The Megrahi Scandal: part 1
by Kenneth Roy
During the public discussion between us in the Glasgow Concert Hall last week, Robert Black QC wondered aloud why the SNP, untainted by past association with the Megrahi case, had chosen not to confront this judicial scandal and attempt to correct it.
It is easy to overlook that, when Alex Salmond came to power in May 2007, not quite all his predecessors were removed from office. One unexpectedly clung on. Why the lord advocate, of all people, survived the demise of the former administration is a question for Alex Salmond and his memoirs. It feels in retrospect like one of his few serious political misjudgements: one made when his feet were only just under the table.
It is true that Elish Angiolini’s re-appointment was not exactly accompanied by loud rejoicing. Mr Salmond made it clear that she had lost her place at the Scottish cabinet table. That felt like a demotion, for her or her office or both. From that moment, she became an arm’s length chief law officer.
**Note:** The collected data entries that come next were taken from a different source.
File: src/rtl/tone_scheduler.sv
// -----------------------------------------------------------------------------
// tone_scheduler
//
// Shares the single audio tone-clock divider between two requesters
// (channel 0: UI key-click/beep, channel 1: alarm/notification melody).
// An accepted request drives the divider for dur_ms milliseconds. A silent
// gap of GAP_MS milliseconds follows, and then completion is reported.
//
// Ports
//   clk             system clock, rising edge
//   reset           asynchronous, active-high, clears all state
//   reqN_valid      channel N request pending
//   reqN_freq       channel N tone frequency in Hz (0 = rest)
//   reqN_dur_ms     channel N tone duration in ms
//   reqN_ready      channel N request accepted this cycle (combinational)
//   abort           terminate current tone/gap; blocks acceptance in IDLE
//   div_enable      divider enable
//   div_freq_hertz  divider frequency
//   busy            high in any state other than IDLE
//   active_src      source of the current/last-accepted request
//   done            one-cycle pulse on normal completion
//   done_src        source of the completed request, valid while done=1
// -----------------------------------------------------------------------------
module tone_scheduler #(
    parameter int CLOCK_FREQ = 50_000_000,
    parameter int WIDTH      = 32,
    parameter int DUR_WIDTH  = 16,
    parameter int GAP_MS     = 1
) (
    input  logic                 clk,
    input  logic                 reset,
    input  logic                 req0_valid,
    input  logic [WIDTH-1:0]     req0_freq,
    input  logic [DUR_WIDTH-1:0] req0_dur_ms,
    output logic                 req0_ready,
    input  logic                 req1_valid,
    input  logic [WIDTH-1:0]     req1_freq,
    input  logic [DUR_WIDTH-1:0] req1_dur_ms,
    output logic                 req1_ready,
    input  logic                 abort,
    output logic                 div_enable,
    output logic [WIDTH-1:0]     div_freq_hertz,
    output logic                 busy,
    output logic                 active_src,
    output logic                 done,
    output logic                 done_src
);

    // One ms tick; guarded so very slow clocks still give a 1-cycle tick.
    localparam int TICKS = (CLOCK_FREQ / 1000 > 0) ? (CLOCK_FREQ / 1000) : 1;
    localparam int TW    = (TICKS > 1) ? $clog2(TICKS) : 1;
    // The ms counter must hold both dur-1 and GAP_MS-1.
    localparam int GW    = (GAP_MS > 1) ? $clog2(GAP_MS) : 1;
    localparam int MS_W  = (DUR_WIDTH > GW) ? DUR_WIDTH : GW;

    localparam logic [TW-1:0]   TICK_LAST = TW'(TICKS - 1);
    localparam logic [MS_W-1:0] GAP_LAST  = MS_W'((GAP_MS > 0) ? (GAP_MS - 1) : 0);

    typedef enum logic [1:0] {
        IDLE = 2'd0,
        PLAY = 2'd1,
        GAP  = 2'd2
    } state_t;

    state_t            state_q, state_d;
    logic [WIDTH-1:0]  freq_q, freq_d;
    logic [MS_W-1:0]   dur_q, dur_d;
    logic              src_q, src_d;
    logic              last_grant_q, last_grant_d;
    logic [TW-1:0]     tick_q, tick_d;
    logic [MS_W-1:0]   ms_q, ms_d;
    logic              done_q, done_d;

    logic              grant;
    logic              accept;
    logic              tick_end;
    logic [WIDTH-1:0]  sel_freq;
    logic [MS_W-1:0]   sel_dur;

    // -------------------------------------------------------------------------
    // State register
    // -------------------------------------------------------------------------
    always_ff @(posedge clk or posedge reset) begin
        if (reset) begin
            state_q      <= IDLE;
            freq_q       <= '0;
            dur_q        <= '0;
            src_q        <= 1'b0;
            last_grant_q <= 1'b1;   // channel 0 wins the first contention
            tick_q       <= '0;
            ms_q         <= '0;
            done_q       <= 1'b0;
        end else begin
            state_q      <= state_d;
            freq_q       <= freq_d;
            dur_q        <= dur_d;
            src_q        <= src_d;
            last_grant_q <= last_grant_d;
            tick_q       <= tick_d;
            ms_q         <= ms_d;
            done_q       <= done_d;
        end
    end

    // -------------------------------------------------------------------------
    // Next-state logic
    // -------------------------------------------------------------------------
    always_comb begin
        state_d      = state_q;
        freq_d       = freq_q;
        dur_d        = dur_q;
        src_d        = src_q;
        last_grant_d = last_grant_q;
        tick_d       = tick_q;
        ms_d         = ms_q;
        done_d       = 1'b0;

        tick_end = (tick_q == TICK_LAST);
        sel_freq = grant ? req1_freq : req0_freq;
        sel_dur  = MS_W'(grant ? req1_dur_ms : req0_dur_ms);

        unique case (state_q)
            IDLE: begin
                if (accept) begin
                    freq_d       = sel_freq;
                    dur_d        = sel_dur;
                    src_d        = grant;
                    last_grant_d = grant;
                    tick_d       = '0;
                    ms_d         = '0;
                    if (sel_dur == '0) begin
                        // Zero-length tone skips straight to the gap (or completes).
                        if (GAP_MS > 0) begin
                            state_d = GAP;
                        end else begin
                            state_d = IDLE;
                            done_d  = 1'b1;
                        end
                    end else begin
                        state_d = PLAY;
                    end
                end
            end

            PLAY: begin
                if (abort) begin
                    state_d = IDLE;
                end else if (tick_end) begin
                    tick_d = '0;
                    if (ms_q == dur_q - MS_W'(1)) begin
                        ms_d = '0;
                        if (GAP_MS > 0) begin
                            state_d = GAP;
                        end else begin
                            state_d = IDLE;
                            done_d  = 1'b1;
                        end
                    end else begin
                        ms_d = ms_q + MS_W'(1);
                    end
                end else begin
                    tick_d = tick_q + TW'(1);
                end
            end

            GAP: begin
                if (abort) begin
                    state_d = IDLE;
                end else if (tick_end) begin
                    tick_d = '0;
                    if (ms_q == GAP_LAST) begin
                        ms_d    = '0;
                        state_d = IDLE;
                        done_d  = 1'b1;
                    end else begin
                        ms_d = ms_q + MS_W'(1);
                    end
                end else begin
                    tick_d = tick_q + TW'(1);
                end
            end

            default: state_d = IDLE;
        endcase
    end

    // -------------------------------------------------------------------------
    // Outputs: arbitration/ready plus decode of the registered state.
    // Everything visible to the divider derives from registers cleared by the
    // asynchronous reset, so reset silences the speaker without a clock edge.
    // -------------------------------------------------------------------------
    always_comb begin
        // Round-robin: on contention the channel not granted last time wins.
        if (req0_valid && req1_valid) begin
            grant = ~last_grant_q;
        end else begin
            grant = req1_valid;
        end

        accept     = (state_q == IDLE) && !abort && (req0_valid || req1_valid);
        req0_ready = accept && !grant;
        req1_ready = accept && grant;

        busy           = (state_q != IDLE);
        div_enable     = (state_q == PLAY) && (freq_q != '0);
        div_freq_hertz = freq_q;
        active_src     = src_q;
        done           = done_q;
        done_src       = src_q;
    end

endmodule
But, in effect, the retention of her power base was all that mattered: this ultimate insider – lacking any significant experience of the world beyond the Crown Office – was never likely to pursue Lockerbie with the greatest zeal.
Ten years ago this week, a panel of Scottish judges, sitting in the Netherlands without a jury, convicted Megrahi of 270 murders. It says much for the quality of the judgement that, in its first sentence, it got the date of the disaster wrong. This was the first of many wrongs, few of which have ever been righted.
Since December 2010, the position of the Scottish government has become quite impossible. Here are two statements. I invited the lunchtime audience in Glasgow to reconcile them somehow. No one was bold enough even to try.
There are six grounds for believing that a miscarriage of justice may have occurred. It is in the interests of justice (their words, but my italics) to refer the case to the court of appeal.
Megrahi was convicted by a Scottish court, and Scottish ministers do not doubt the safety of his conviction (their words, but again my italics).
Statement 1 – slightly paraphrased in the interests of brevity – was the conclusion of the Scottish Criminal Cases Review Commission, an agency of the Scottish government, in 2007. Following this remarkable finding, after a long and painstaking investigation which turned up new evidence not made available to the defence at the trial, there were two years of unexplained delays while the prisoner’s second appeal was prepared. For these delays, the Crown Office was largely responsible.
If the report remains unpublished, the suspicion will continue to fester – it will never go away – that there is something in this report that the legal and political establishments of Scotland would rather was never divulged.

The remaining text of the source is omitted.